Directions for this task >> Locate every line below that contains the word "signal" and copy it.

┌──

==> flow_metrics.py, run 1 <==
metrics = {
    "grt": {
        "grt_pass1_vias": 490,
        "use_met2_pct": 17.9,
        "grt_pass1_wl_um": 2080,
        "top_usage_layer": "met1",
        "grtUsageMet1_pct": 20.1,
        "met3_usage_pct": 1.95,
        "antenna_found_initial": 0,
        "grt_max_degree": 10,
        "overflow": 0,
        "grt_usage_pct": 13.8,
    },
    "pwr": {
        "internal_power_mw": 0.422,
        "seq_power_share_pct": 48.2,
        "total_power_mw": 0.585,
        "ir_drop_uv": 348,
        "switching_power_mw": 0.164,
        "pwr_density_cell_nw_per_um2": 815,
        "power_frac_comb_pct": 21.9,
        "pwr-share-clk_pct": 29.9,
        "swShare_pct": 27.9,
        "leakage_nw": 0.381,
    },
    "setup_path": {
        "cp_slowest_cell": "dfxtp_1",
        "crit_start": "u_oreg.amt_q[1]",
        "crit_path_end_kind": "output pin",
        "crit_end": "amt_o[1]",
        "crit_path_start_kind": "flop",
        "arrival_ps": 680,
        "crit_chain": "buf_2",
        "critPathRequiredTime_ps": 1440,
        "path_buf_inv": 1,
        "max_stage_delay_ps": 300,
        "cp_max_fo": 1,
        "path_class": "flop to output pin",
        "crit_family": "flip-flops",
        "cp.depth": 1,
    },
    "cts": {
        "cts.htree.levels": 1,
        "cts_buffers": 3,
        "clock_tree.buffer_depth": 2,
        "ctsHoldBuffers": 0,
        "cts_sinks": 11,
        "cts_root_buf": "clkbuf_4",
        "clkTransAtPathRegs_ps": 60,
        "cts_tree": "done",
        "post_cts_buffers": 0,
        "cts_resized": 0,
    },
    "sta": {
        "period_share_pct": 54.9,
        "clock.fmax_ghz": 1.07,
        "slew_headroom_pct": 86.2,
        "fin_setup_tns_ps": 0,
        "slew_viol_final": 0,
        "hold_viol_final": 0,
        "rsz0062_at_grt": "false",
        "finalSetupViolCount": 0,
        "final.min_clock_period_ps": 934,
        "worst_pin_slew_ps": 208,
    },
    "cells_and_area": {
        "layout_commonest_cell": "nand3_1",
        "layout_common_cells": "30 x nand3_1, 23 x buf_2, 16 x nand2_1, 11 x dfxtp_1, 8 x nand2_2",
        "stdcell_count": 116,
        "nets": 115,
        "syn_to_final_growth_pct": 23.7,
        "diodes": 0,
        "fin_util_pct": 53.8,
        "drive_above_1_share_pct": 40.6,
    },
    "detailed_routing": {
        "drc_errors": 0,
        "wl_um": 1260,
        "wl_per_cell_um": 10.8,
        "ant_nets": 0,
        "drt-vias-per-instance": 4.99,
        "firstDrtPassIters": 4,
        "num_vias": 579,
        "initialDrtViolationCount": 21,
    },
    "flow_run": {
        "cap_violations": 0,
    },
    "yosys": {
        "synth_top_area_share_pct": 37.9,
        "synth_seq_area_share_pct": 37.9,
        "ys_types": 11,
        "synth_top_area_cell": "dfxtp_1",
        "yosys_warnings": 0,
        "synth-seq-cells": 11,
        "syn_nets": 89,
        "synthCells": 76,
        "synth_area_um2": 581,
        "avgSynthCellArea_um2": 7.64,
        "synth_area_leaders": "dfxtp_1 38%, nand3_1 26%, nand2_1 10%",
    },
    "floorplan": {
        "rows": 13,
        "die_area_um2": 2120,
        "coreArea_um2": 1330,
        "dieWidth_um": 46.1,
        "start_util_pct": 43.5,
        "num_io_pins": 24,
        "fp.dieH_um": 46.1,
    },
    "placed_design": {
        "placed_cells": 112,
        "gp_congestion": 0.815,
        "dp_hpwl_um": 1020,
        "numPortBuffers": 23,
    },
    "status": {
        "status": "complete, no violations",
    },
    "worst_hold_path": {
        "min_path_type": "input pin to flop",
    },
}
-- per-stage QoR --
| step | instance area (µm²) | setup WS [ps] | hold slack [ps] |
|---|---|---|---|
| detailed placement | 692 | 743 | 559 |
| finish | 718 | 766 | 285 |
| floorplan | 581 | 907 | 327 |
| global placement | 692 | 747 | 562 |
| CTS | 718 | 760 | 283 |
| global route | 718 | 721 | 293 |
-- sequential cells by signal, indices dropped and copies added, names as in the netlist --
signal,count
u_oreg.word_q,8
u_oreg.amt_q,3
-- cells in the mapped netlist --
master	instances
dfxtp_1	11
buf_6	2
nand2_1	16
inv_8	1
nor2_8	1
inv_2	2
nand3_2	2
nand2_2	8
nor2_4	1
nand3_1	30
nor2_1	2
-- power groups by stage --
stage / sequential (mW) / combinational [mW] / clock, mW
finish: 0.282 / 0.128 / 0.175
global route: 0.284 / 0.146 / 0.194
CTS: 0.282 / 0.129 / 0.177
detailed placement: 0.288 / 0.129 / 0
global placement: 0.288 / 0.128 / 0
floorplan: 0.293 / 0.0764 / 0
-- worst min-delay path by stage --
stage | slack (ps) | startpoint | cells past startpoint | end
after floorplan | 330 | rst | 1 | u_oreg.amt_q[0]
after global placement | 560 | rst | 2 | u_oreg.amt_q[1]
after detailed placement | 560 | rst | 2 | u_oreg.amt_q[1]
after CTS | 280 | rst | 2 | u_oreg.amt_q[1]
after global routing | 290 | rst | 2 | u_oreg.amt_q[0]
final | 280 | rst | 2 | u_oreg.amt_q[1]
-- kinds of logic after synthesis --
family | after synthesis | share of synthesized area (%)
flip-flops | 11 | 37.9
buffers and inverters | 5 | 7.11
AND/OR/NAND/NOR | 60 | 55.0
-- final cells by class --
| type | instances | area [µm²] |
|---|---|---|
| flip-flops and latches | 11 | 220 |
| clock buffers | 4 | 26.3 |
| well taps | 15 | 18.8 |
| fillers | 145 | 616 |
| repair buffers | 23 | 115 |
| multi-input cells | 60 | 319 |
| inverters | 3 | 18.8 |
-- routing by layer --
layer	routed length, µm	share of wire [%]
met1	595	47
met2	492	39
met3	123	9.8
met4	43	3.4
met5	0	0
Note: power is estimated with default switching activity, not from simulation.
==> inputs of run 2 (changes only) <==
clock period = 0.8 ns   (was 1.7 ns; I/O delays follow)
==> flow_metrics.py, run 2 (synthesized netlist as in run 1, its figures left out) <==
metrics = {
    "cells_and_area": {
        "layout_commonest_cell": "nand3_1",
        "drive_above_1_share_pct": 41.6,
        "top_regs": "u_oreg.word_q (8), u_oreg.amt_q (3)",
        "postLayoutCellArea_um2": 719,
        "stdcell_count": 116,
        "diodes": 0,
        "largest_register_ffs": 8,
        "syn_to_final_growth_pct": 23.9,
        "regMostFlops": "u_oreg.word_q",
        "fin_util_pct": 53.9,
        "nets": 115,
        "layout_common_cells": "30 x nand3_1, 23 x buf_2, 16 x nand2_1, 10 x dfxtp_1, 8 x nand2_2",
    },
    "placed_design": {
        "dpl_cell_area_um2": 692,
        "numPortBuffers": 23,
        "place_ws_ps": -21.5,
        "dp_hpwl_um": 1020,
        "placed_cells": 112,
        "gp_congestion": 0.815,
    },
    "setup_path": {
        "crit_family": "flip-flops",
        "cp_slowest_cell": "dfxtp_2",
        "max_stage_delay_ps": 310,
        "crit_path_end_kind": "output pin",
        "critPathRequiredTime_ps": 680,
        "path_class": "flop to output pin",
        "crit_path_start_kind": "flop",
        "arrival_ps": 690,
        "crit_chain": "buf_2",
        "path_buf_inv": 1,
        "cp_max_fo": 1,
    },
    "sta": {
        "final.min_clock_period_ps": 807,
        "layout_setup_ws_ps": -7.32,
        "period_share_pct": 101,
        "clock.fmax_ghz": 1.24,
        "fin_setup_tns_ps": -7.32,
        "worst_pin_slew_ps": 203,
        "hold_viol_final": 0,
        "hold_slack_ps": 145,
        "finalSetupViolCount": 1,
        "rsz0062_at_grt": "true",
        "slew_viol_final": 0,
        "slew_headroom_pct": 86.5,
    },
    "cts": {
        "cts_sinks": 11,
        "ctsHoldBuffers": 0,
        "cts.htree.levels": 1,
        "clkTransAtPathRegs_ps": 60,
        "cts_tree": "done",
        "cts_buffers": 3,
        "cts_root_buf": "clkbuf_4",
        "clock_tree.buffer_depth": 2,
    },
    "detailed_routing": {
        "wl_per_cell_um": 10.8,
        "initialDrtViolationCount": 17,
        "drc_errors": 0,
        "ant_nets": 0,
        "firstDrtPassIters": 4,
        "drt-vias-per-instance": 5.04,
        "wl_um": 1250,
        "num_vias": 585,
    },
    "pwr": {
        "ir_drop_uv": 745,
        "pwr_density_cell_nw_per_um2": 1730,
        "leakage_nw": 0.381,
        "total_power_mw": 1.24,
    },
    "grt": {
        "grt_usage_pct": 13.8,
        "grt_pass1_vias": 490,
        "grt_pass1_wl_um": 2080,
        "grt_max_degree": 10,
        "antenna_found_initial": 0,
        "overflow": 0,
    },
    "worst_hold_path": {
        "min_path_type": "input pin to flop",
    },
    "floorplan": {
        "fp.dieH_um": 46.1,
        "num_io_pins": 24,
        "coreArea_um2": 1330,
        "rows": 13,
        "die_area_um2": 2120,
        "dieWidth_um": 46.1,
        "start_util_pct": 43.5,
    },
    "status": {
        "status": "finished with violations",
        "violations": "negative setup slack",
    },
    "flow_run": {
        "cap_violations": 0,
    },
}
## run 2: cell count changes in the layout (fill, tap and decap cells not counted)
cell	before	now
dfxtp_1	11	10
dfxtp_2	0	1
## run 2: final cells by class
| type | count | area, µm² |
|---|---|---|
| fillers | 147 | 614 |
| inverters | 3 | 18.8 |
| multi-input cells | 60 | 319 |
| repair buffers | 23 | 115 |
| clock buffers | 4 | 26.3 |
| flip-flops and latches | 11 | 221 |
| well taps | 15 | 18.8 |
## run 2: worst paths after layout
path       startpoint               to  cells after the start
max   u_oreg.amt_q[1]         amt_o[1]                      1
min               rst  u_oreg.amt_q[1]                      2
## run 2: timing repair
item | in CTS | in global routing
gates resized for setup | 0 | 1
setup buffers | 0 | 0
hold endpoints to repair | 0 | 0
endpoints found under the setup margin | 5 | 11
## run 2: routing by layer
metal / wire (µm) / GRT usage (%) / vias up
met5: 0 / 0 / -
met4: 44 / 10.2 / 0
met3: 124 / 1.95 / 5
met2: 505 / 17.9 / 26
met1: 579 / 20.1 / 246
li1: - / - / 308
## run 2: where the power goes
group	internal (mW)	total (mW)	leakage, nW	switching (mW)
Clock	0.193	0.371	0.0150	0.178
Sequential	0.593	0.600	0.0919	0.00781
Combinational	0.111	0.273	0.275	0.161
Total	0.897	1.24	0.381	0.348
File: src/rtl/trs_word_window.sv
module trs_word_window #(
   parameter int W     = 10,
   parameter int AHEAD = 2,
   parameter int BEHIND = 2
) (
   input  logic             clk,
   input  logic             rst,
   input  logic             adv,
   input  logic [W-1:0]     din,
   output logic [W-1:0]     wd [AHEAD+BEHIND+1],
   output logic             wv [AHEAD+BEHIND+1]
);
   localparam int SLOTS = AHEAD + BEHIND + 1;

   // slot 0 newest; slot AHEAD is the word being decided
   generate
      for (genvar k = 0; k < SLOTS; k++) begin : g_slot
         always_ff @(posedge clk) begin
            if (rst) begin
               wd[k] <= '0;
               wv[k] <= 1'b0;
            end else if (adv) begin
               if (k == 0) begin
                  wd[k] <= din;
                  wv[k] <= 1'b1;
               end else begin
                  wd[k] <= wd[(k == 0) ? 0 : k-1];
                  wv[k] <= wv[(k == 0) ? 0 : k-1];
               end
            end
         end
      end
   endgenerate

endmodule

└──

Expected answer >>
-- sequential cells by signal, indices dropped and copies added, names as in the netlist --
signal,count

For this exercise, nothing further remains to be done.